- **Problem**
Across the data below, state how many lines hold "operand", and reply with nothing but that number.

[Collected data entries]

####

===== src/rtl/matrix_load_seq.sv =====
`default_nettype none
// ============================================================================
// Module   : matrix_load_seq
// Purpose  : Sequences one 12-word operand load into a downstream demux.
//            Words 0..3 go to the square-matrix slots on data_out1/sel1.
//            Words 4..10 go to the other slots on data_out2/sel2. Word 11
//            also goes on data_out2 but is selected with sel1=7, because the
//            sink routes that code from its second data input. Each accepted
//            word is presented for exactly one cycle after its accept edge.
//            Otherwise both selects sit at the idle code 3'b110.
// Revision : 1.0 - initial release
//
// Ports    : clk          sole clock, rising edge
//            rst_n        synchronous active-low reset
//            start        begins a load when sampled high in IDLE
//            in_valid     upstream word valid
//            in_data      upstream operand word [15:0]
//            in_ready     word accepted this cycle when in_valid is also high
//            data_out1    demux first data input [15:0]
//            data_out2    demux second data input [15:0]
//            sel1, sel2   demux select codes [2:0]
//            busy         high from load start until DONE is exited
//            done         one-cycle pulse after the 12th word is presented
//            timeout_err  sticky idle-timeout flag
//
// Config   : SEQ_TIMEOUT_EN - when defined, an 8-bit idle counter aborts a
//            stalled load after 255 consecutive in_valid=0 cycles. When it is
//            undefined, timeout_err is tied low and the block waits forever.
// ============================================================================
module matrix_load_seq (
    input  logic        clk,
    input  logic        rst_n,
    input  logic        start,
    input  logic        in_valid,
    input  logic [15:0] in_data,
    output logic        in_ready,
    output logic [15:0] data_out1,
    output logic [15:0] data_out2,
    output logic [2:0]  sel1,
    output logic [2:0]  sel2,
    output logic        busy,
    output logic        done,
    output logic        timeout_err
);

    localparam logic [2:0] C_SEL_IDLE = 3'b110;
    localparam logic [2:0] C_SEL_HIGH = 3'b111;

    typedef enum logic [2:0] {
        S_IDLE   = 3'd0,
        S_LOAD_A = 3'd1,
        S_LOAD_B = 3'd2,
        S_LOAD_X = 3'd3,
        S_DONE   = 3'd4
    } state_e;

    state_e      state_q, state_d;
    logic [3:0]  cnt_q, cnt_d;
    // Set by the accept of word 11. It holds LOAD_X for the presentation
    // cycle so that DONE follows the presented word rather than coinciding
    // with it.
    logic        last_q, last_d;
    logic [15:0] dout1_q, dout1_d;
    logic [15:0] dout2_q, dout2_d;
    logic [2:0]  sel1_q, sel1_d;
    logic [2:0]  sel2_q, sel2_d;
    logic        in_load;
    logic        accept;

`ifdef SEQ_TIMEOUT_EN
    logic [7:0]  idle_q, idle_d;
    logic        terr_q, terr_d;
`endif

    always_ff @(posedge clk) begin
        if (!rst_n) begin
            state_q <= S_IDLE;
            cnt_q   <= 4'd0;
            last_q  <= 1'b0;
            dout1_q <= 16'd0;
            dout2_q <= 16'd0;
            sel1_q  <= C_SEL_IDLE;
            sel2_q  <= C_SEL_IDLE;
`ifdef SEQ_TIMEOUT_EN
            idle_q  <= 8'd0;
            terr_q  <= 1'b0;
`endif
        end else begin
            state_q <= state_d;
            cnt_q   <= cnt_d;
            last_q  <= last_d;
            dout1_q <= dout1_d;
            dout2_q <= dout2_d;
            sel1_q  <= sel1_d;
            sel2_q  <= sel2_d;
`ifdef SEQ_TIMEOUT_EN
            idle_q  <= idle_d;
            terr_q  <= terr_d;
`endif
        end
    end

    always_comb begin
        state_d = state_q;
        cnt_d   = cnt_q;
        last_d  = last_q;
        dout1_d = dout1_q;
        dout2_d = dout2_q;
        // Selects fall back to idle unless a word is accepted this cycle.
        sel1_d  = C_SEL_IDLE;
        sel2_d  = C_SEL_IDLE;
`ifdef SEQ_TIMEOUT_EN
        idle_d  = idle_q;
        terr_d  = terr_q;
`endif

        in_load  = (state_q == S_LOAD_A) || (state_q == S_LOAD_B) ||
                   (state_q == S_LOAD_X);
        in_ready = in_load && !last_q;
        accept   = in_valid && in_ready;
        busy     = in_load || (state_q == S_DONE);
        done     = (state_q == S_DONE);

        // Slot decode of the accepted word.
        if (accept) begin
            if (cnt_q < 4'd4) begin
                dout1_d = in_data;
                sel1_d  = cnt_q[2:0];
            end else if (cnt_q < 4'd10) begin
                dout2_d = in_data;
                sel2_d  = 3'(cnt_q - 4'd4);
            end else if (cnt_q == 4'd10) begin
                dout2_d = in_data;
                sel2_d  = C_SEL_HIGH;
            end else begin
                dout2_d = in_data;
                sel1_d  = C_SEL_HIGH;
            end
            cnt_d = (cnt_q == 4'd11) ? 4'd0 : cnt_q + 4'd1;
        end

        case (state_q)
            S_IDLE: begin
                if (start) begin
                    state_d = S_LOAD_A;
                    cnt_d   = 4'd0;
                    last_d  = 1'b0;
`ifdef SEQ_TIMEOUT_EN
                    terr_d  = 1'b0;
`endif
                end
            end
            S_LOAD_A: begin
                if (accept && cnt_q == 4'd3) state_d = S_LOAD_B;
            end
            S_LOAD_B: begin
                if (accept && cnt_q == 4'd9) state_d = S_LOAD_X;
            end
            S_LOAD_X: begin
                if (last_q) begin
                    state_d = S_DONE;
                    last_d  = 1'b0;
                end else if (accept && cnt_q == 4'd11) begin
                    last_d  = 1'b1;
                end
            end
            S_DONE: begin
                state_d = S_IDLE;
            end
            default: begin
                state_d = S_IDLE;
            end
        endcase

`ifdef SEQ_TIMEOUT_EN
        // Count consecutive in_valid=0 cycles while loading. The 255th
        // abandons the load without a done pulse.
        if (in_load) begin
            if (accept) begin
                idle_d = 8'd0;
            end else if (!in_valid) begin
                if (idle_q == 8'd254) begin
                    idle_d  = 8'd0;
                    terr_d  = 1'b1;
                    state_d = S_IDLE;
                    cnt_d   = 4'd0;
                    last_d  = 1'b0;
                end else begin
                    idle_d = idle_q + 8'd1;
                end
            end
        end else begin
            idle_d = 8'd0;
        end
        timeout_err = terr_q;
`else
        timeout_err = 1'b0;
`endif
    end

    assign data_out1 = dout1_q;
    assign data_out2 = dout2_q;
    assign sel1      = sel1_q;
    assign sel2      = sel2_q;

endmodule
`default_nettype wire


===== config.mk =====
export PLATFORM = sky130hd
export DESIGN_NAME = matrix_load_seq
export DESIGN_NICKNAME = d
export VERILOG_FILES = /design/src/rtl/matrix_load_seq.sv
export SDC_FILE = /design/constraint.sdc
export NUM_CORES = 1
export LEC_CHECK = 0
export BUFFER_PORTS_ARGS = -buffer_cell sky130_fd_sc_hd__buf_2
export CORE_MARGIN = 2
export CORE_UTILIZATION = 45
export CTS_CLUSTER_SIZE = 30
export DETAILED_ROUTE_END_ITERATION = 8
export MAX_ROUTING_LAYER = met4
export PLACE_DENSITY_LB_ADDON = 0.25
export SLEW_MARGIN = 10
export SYNTH_ARGS = -nofsm -noshare
export SYNTH_HDL_FRONTEND = slang
export SYNTH_SLANG_ARGS = --single-unit

===== constraint.sdc =====
create_clock -name clk -period 1.5 [get_ports clk]
set_clock_uncertainty 0.05 [all_clocks]
set_input_delay 0.15 -clock clk [delete_from_list [all_inputs] [get_ports clk]]
set_output_delay 0.15 -clock clk [all_outputs]
set_load 0.03 [all_outputs]

# Yosys cells after proc, flatten, opt, wreduce, memory -nomap -nowiden
# Index checks and enable logic that the tools add are counted.
# Widths: inputs -> output; s select.
[word_totals] regBits=46 wordCells=61
[classes] order_cmp=2 eq_ne=12 n_reduce_logical=17 n_addsub=2 muxes=18 bitwise_logic=3
[op_table] operator="$mux 3" count=6
[op_table] operator="$mux 4" count=4
[op_table] operator="$eq 4x4->1 const B" count=3
[op_table] operator="$pmux 3 s4" count=1
[op_table] operator="$reduce_and 2->1" count=4
[op_table] operator="$eq 3x2->1 const B" count=2
[op_table] operator="$mux 1" count=6
[op_table] operator="$logic_and 1x1->1" count=5
[op_table] operator="$add 4x1->4 const B" count=1
[op_table] operator="$eq 4x2->1 const B" count=1
[op_table] operator="$lt 4x3->1 const B" count=1
[op_table] operator="$lt 4x4->1 const B" count=1
[op_table] operator="$ne 2x1->1 const B" count=2
[op_table] operator="$ne 2x2->1 const B" count=2
[op_table] operator="$reduce_and 4->1" count=1
[op_table] operator="$eq 3x1->1 const B" count=1
[op_table] operator="$eq 3x3->1 const B" count=1
[op_table] operator="$logic_not 3->1" count=1
[op_table] operator="$logic_or 1x1->1" count=3
[op_table] operator="$not 1->1" count=3
[op_table] operator="$reduce_or 3->1" count=1
[op_table] operator="$sub 3x3->3 const B" count=1
[op_table] operator="$pmux 1 s2" count=1
[op_table] operator="$reduce_bool 2->1" count=1
[op_table] operator="$logic_not 1->1" count=1

# Longest topological paths before layout
# Gate-level depths: netlist of run 1.
[depth] depth_word=9 ltp_mapped=7

# Worst setup path after synthesis of run 1
# No wires, ideal clock.
[synth_path] path_type="flip-flop to flip-flop" from="register cnt_q[2]" to="register dout2_q[6] (netlist: data_out2[6])" arrival_ns=1.320 period_less_slack_ns=1.484 path_buffers=3 path_slack_ns=0.016 path_stages_with_launch=8 t_required_ns=1.336 path_cell_list="dfxtp_1 > buf_2 > or2_2 > and4_1 > clkbuf_2 > buf_6 > nand3_1 > nand2_1"
[synth_between] elab_chain_cells=3
[synth_lines] item="start, declared" line_no="58" source="logic [3:0] cnt_q, cnt_d;"
[synth_lines] item="start signal, assigned" line_no="90" source="cnt_q <= cnt_d;"
[synth_lines] item="$lt 4x3->1" line_no="126" source="if (cnt_q < 4'd4) begin"
[synth_lines] item="$not 1->1 (no line)"
[synth_lines] item="$reduce_and 2->1 (no line)"
[synth_lines] item="end signal, assigned" line_no="93" source="dout2_q <= dout2_d;"
[synth_lines] item="end, declared" line_no="64" source="logic [15:0] dout2_q, dout2_d;"
# Every way passes these cells.
# A chain may end at the register's enable or synchronous reset.

# Worst setup path in the final report of run 1
[layout_path] from="register state_q[0]" to="output done"
[layout_between] elab_chain_cells=1
[layout_lines] item="start, declared" line_no="57" source="state_e state_q, state_d;"
[layout_lines] item="start signal, assigned" line_no="89" source="state_q <= state_d;"
[layout_lines] item="$eq 3x3->1" line_no="122" source="done = (state_q == S_DONE);"
[layout_lines] item="end, declared" line_no="42" source="output logic done,"
# Every way passes these cells.

==> results of run 1 <==
## stage by stage
step | worst slack (ps) | utilization [%] | area [µm²]
floorplan | 15.8 | - | 1910
global placement | -7.78 | 56.7 | 2300
detailed placement | -50.6 | 56.7 | 2300
CTS | 1.65 | 59.5 | 2410
global route | -10.8 | 60.2 | 2440
finish | 81.8 | 60.2 | 2440
## state kept, by name, indices dropped and copies added, names as in the netlist
register,cells
last_q,1
sel1,3
data_out1,16
data_out2,16
state_q,3
cnt_q,4
sel2,3
## final cells by class
class | count | area, µm² | area share, %
Clock buffer | 5 | 68.8 | 2.82
Tap cell | 50 | 62.6 | 2.56
Timing Repair Buffer | 76 | 453 | 18.5
Inverter | 2 | 7.51 | 0.307
Multi-Input combinational cell | 161 | 886 | 36.3
Sequential cell | 46 | 921 | 37.7
Clock inverter | 3 | 43.8 | 1.79
## worst max-delay path: cells and delay by family (launching register included)
family / cells / cell delay (ps)
AND/OR/NAND/NOR: 2 / 270
buffers and inverters: 2 / 330
flip-flops: 1 / 320
## worst min path at each step
stage | start | slack, ps | endpoint
final | in_data[1] | 10 | data_out2[1]
after global routing | in_data[1] | 10 | data_out2[1]
after CTS | in_data[1] | 6 | data_out2[1]
after detailed placement | in_data[8] | 330 | data_out2[8]
after global placement | in_data[1] | 330 | data_out2[1]
after floorplan | in_data[10] | 230 | data_out2[10]
## cells in the mapped netlist (all sizes together)
cell type and count:
xnor2 1, a21boi 16, ha 2, a311oi 1, or2 2, clkbuf 10
or3 1, a22oi 1, nor2b 2, a2bb2oi 1, nand3 52, nor3 3
nand4 5, inv 2, nor4 1, and2 1, nand2 41, nor2 12
buf 10, a31oi 3, a21oi 4, and3 1, conb 1, nand3b 1
dfxtp 46, xor2 1, and4 1, o21ai 4, a211oi 1, nand2b 2
## power groups by stage
stage	Combinational (mW)	Sequential, mW	Clock, mW
2_1_floorplan	0.111	1.33	0
3_3_place_gp	0.237	1.28	0
3_5_place_dp	0.237	1.29	0
4_1_cts	0.238	1.26	0.960
5_1_grt	0.263	1.26	1.01
6_report	0.242	1.26	0.937
## metal layers
| layer | up-vias | wire length, µm |
|---|---|---|
| met5 | - | 0 |
| met4 | 0 | 78 |
| met3 | 10 | 336 |
| met2 | 56 | 2130 |
| met1 | 820 | 2070 |
| li1 | 906 | - |
## logic make-up after synthesis
group / after synthesis / share of synthesized area, %
AO/OA/AOI/OAI: 31 / 11.4
AND/OR/NAND/NOR: 125 / 31.4
buffers and inverters: 22 / 6.61
flip-flops: 46 / 48.2
other: 1 / 0.196
adder cells (fa/ha/maj): 2 / 1.31
XOR/XNOR: 2 / 0.916
## what timing repair did
item | in CTS | in global routing
setup endpoints to repair | 16 | 21
pin swaps | 0 | 1
gates resized for setup | 1 | 8
==> results.toml, run 1 <==
[setup_path]
crit_path_end_kind = "output pin"
required_ps = 1300
critPathMaxStageDelay_ps = 320
r2r_cells = 4
slack_of_the_worst_reg_to_reg_path_ps = 90
start_kind = "register"
critPathMaxFanout = 6
worst_setup_path_startpoint = "state_q[0]"
critical_path.cell_chain = "buf_4 > nor2_4 > and2_1 > clkbuf_4"
timing.rr.end = "data_out2[12]"
worst_r2r_startpoint = "cnt_q[3]"
worst_ep_arrival_time_ps = 1220
worstSetupEndpoint = "done"
worst_path_max_delay_cell = "sky130_fd_sc_hd__dfxtp_1"
critPathKind = "reg2out"

[final_layout]
design.final.nets = 314
layout.cells.most_common_list = "57 x sky130_fd_sc_hd__buf_2, 52 x sky130_fd_sc_hd__nand3_1, 46 x sky130_fd_sc_hd__dfxtp_1"
diodes = 0
drive_above_1_share_pct = 32.1
syn2layout_area_growth_pct = 27.7
n_fill_cell = 384
layout_commonest_cell = "sky130_fd_sc_hd__buf_2"
fin_cells = 343

[drt]
ant_nets = 0
post-route-drc-count = 0
drtPass1Iterations = 4
viasPerCell = 5.22
first_iter_violations = 100
wl_mm = 4.61
route.vias.total = 1792
routedWlPerCell_um = 13.4

[grt]
gr-total-overflow = 0
grtUsageMet1_pct = 24.5
global_route_usage_over_all_layers_pct = 20.3
global_routing_met2_resource_utilization_pct = 31.7
via_count_of_the_first_global_routing_pass = 1680
grtUsageMet3_pct = 6.98
global_route_hottest_layer = "met2"
grt_max_degree = 22
wire_length_of_the_first_global_routing_pass_mm = 7.71
antenna_found_initial = 0

[clock_tree]
post_cts_hold_buffers = 0
numClockSinks = 46
ctsLongestPathBuffers = 2
tritoncts = "done"
h-tree-depth = 2
clk_transition_reported_paths_ps = 90
clkLatencyLatePin_ps = 300
tritoncts.num_buffers = 5
cts.root.buffer_cell = "sky130_fd_sc_hd__clkbuf_8"
post-cts-setup-buffers = 0

[pwr]
net-switching-power_mw = 0.601
pwr-share-clk_pct = 38.5
irDropWorstVdd_v = 0.000476
power.density_cell_area_mw_per_mm2 = 997
p_seq_share_pct = 51.6
power.static_leakage_nw = 1.12
overall_power_of_the_completed_layout_mw = 2.43
power_report.internal_total_mw = 1.83
swShare_pct = 24.7
combPwrFrac_pct = 9.9

[floorplanning]
chipHeight_um = 69.2
coreArea_mm2 = 0.00406
die_width_um = 69.2
std_cell_rows = 23
initial_core_util_pct = 47.1
floorplan.die_area_mm2 = 0.00479
ioPinCount = 62

[timing]
finalHoldViolations = 0
final.hold.worst_slack_ps = 10.6
final.period_utilization_pct = 94.5
grt_setup_unrepaired = "yes"
drv_slew = 0
timing.final.crit_period_ps = 1420
finalSetupViolations = 0
final.setup.tns_ps = 0
achievable-frequency_mhz = 705

[run]
drv_cap = 0

[synth]
synth.yosys.warnings = 0
yosys.cell_types.count = 36
syn-cell-area_mm2 = 0.00191
netlist.top_cell.by_area = "sky130_fd_sc_hd__dfxtp_1"
synth-seq-cells = 46
mean_instance_size_in_the_synthesized_netlist_um2 = 8.35
syn_nets = 251
number_of_instances_in_the_synthesized_netlist = 229
synth_largest_type_area_fraction_pct = 48.2
synth_top_cells_by_area = "sky130_fd_sc_hd__dfxtp_1 48%, sky130_fd_sc_hd__nand3_1 14%, sky130_fd_sc_hd__nand2_1 8.0%"
synth_seq_area_share_pct = 48.2

[worst_hold_path]
timing.hold.worst_path_depth = 3
holdCritPathClass = "in2reg"

[place]
detailed_place_hpwl_mm = 3.25
routabilityCongestion = 0.776
placed_insts = 335
portBuffers = 60

[status]
run_status = "finished clean"
Power figures use the tool's default switching activity.
==> run 2: changes to the inputs <==
- RECOVER_POWER: not set -> 100
- REMOVE_ABC_BUFFERS: not set -> 1
==> results.toml, run 2 (synthesis gave the netlist of run 1 again) <==
[timing]
finalHoldViolations = 0
grt_setup_unrepaired = "no"
final.hold.worst_slack_ps = 24.6
drv_slew = 0
finalSetupViolations = 0
timing.final.crit_period_ps = 1430
final.period_utilization_pct = 95.5
achievable-frequency_mhz = 698
final.setup.worst_slack_ps = 67.9
final.setup.tns_ps = 0

[setup_path]
worst_r2r_startpoint = "state_q[0]"
timing.rr.end = "sel2[1]"
crit_path_end_kind = "register"
critPathMaxFanout = 6
worst_ep_arrival_time_ps = 1560
required_ps = 1620
start_kind = "register"
slack_of_the_worst_reg_to_reg_path_ps = 70
critPathKind = "reg2reg"
r2r_cells = 4

[place]
detailed_place_hpwl_mm = 3.20
placed_insts = 337
routabilityCongestion = 0.826
placement.setup.worst_slack_ps = -48.5
portBuffers = 60

[grt]
via_count_of_the_first_global_routing_pass = 1652
gr-total-overflow = 0
grt_max_degree = 28
antenna_found_initial = 0
global_route_usage_over_all_layers_pct = 19.3
wire_length_of_the_first_global_routing_pass_mm = 7.40

[pwr]
p_seq_share_pct = 56.4
power.density_cell_area_mw_per_mm2 = 940
swShare_pct = 25.5
pwr-share-clk_pct = 32.9
irDropWorstVdd_v = 0.000674
net-switching-power_mw = 0.569
combPwrFrac_pct = 10.7
power_report.internal_total_mw = 1.66
power.static_leakage_nw = 0.967

[worst_hold_path]
timing.hold.worst_path_depth = 3
holdPathEnd = "data_out2[0]"
holdCritPathClass = "in2reg"
hold_path_startpoint = "in_data[0]"

[final_layout]
syn2layout_area_growth_pct = 24.0
layout_commonest_cell = "sky130_fd_sc_hd__nand3_1"
drive_above_1_share_pct = 18.9
diodes = 0
fin_cells = 347
fin_util_pct = 58.4
layout.cells.most_common_list = "52 x sky130_fd_sc_hd__nand3_1, 46 x sky130_fd_sc_hd__dfxtp_1, 41 x sky130_fd_sc_hd__nand2_1"
design.final.nets = 318

[floorplanning]
die_width_um = 69.2
chipHeight_um = 69.2
coreArea_mm2 = 0.00406
floorplan.die_area_mm2 = 0.00479
ioPinCount = 62
std_cell_rows = 23
initial_core_util_pct = 47.1

[drt]
drtPass1Iterations = 4
viasPerCell = 5.15
wl_mm = 4.49
first_iter_violations = 116
route.vias.total = 1787
post-route-drc-count = 0
ant_nets = 0
routedWlPerCell_um = 12.9

[run]
drv_cap = 0

[status]
run_status = "finished clean"

[clock_tree]
numClockSinks = 46
tritoncts = "done"
tritoncts.num_buffers = 5
cts.root.buffer_cell = "sky130_fd_sc_hd__clkbuf_8"
clkLatencyLatePin_ps = 290
post_cts_hold_buffers = 0
ctsLongestPathBuffers = 2
h-tree-depth = 2
clk_transition_reported_paths_ps = 90
## run 2: area by class of cell
class	instances	area [µm²]
Fill cell	399	1690
Sequential cell	46	921
Multi-Input combinational cell	161	868
Timing Repair Buffer	80	424
Clock buffer	6	72.6
Tap cell	50	62.6
Clock inverter	2	13.8
Inverter	2	7.51
## run 2: through the flow
stage               total power [mW]  instance area [µm²]
finish                          2.23                 2370
global placement                1.52                 2320
global route                    2.33                 2370
CTS                             2.26                 2410
detailed placement              1.52                 2320
floorplan                       1.40                 1790
## run 2: worst max-delay path by stage
stage	startpoint	end	slack [ps]	cells past startpoint
after CTS	state_q[0]	done	10	4
after global routing	cnt_q[3]	data_out2[10]	9	4
after floorplan	cnt_q[2]	state_q[0]	-130	4
after detailed placement	cnt_q[3]	data_out2[1]	-50	4
after global placement	cnt_q[3]	data_out2[2]	-9	4
final	state_q[0]	sel2[1]	70	4
## run 2: power groups by stage
| stage | clock (mW) | sequential, mW | combinational (mW) |
|---|---|---|---|
| finish | 0.733 | 1.26 | 0.240 |
| global route | 0.812 | 1.26 | 0.259 |
| CTS | 0.762 | 1.26 | 0.241 |
| detailed placement | 0 | 1.28 | 0.239 |
| global placement | 0 | 1.28 | 0.238 |
| floorplan | 0 | 1.33 | 0.0770 |
## run 2: timing repair
| item | CTS | global route |
|---|---|---|
| setup buffers | 0 | 2 |
| gates cloned | 0 | 0 |
| pin swaps | 0 | 1 |
| endpoints found under the setup margin | 17 | 10 |
| resized for setup | 2 | 3 |
## run 2: metal layers
layer,vias up,track usage (%),share of wire (%)
met1,820,23.0,44
met2,49,32.1,50
li1,914,-,-
met4,0,6.75,1.2
met5,-,-,0
met3,4,4.65,5.0
## run 2: worst max-delay path, stage by stage, from the launching register on
cell and delay (ps):
sky130_fd_sc_hd__dfxtp_1 330, sky130_fd_sc_hd__or2_1 230, sky130_fd_sc_hd__buf_4 170, sky130_fd_sc_hd__nand4_1 160, sky130_fd_sc_hd__or3_1 380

####

- **Output of the task**
2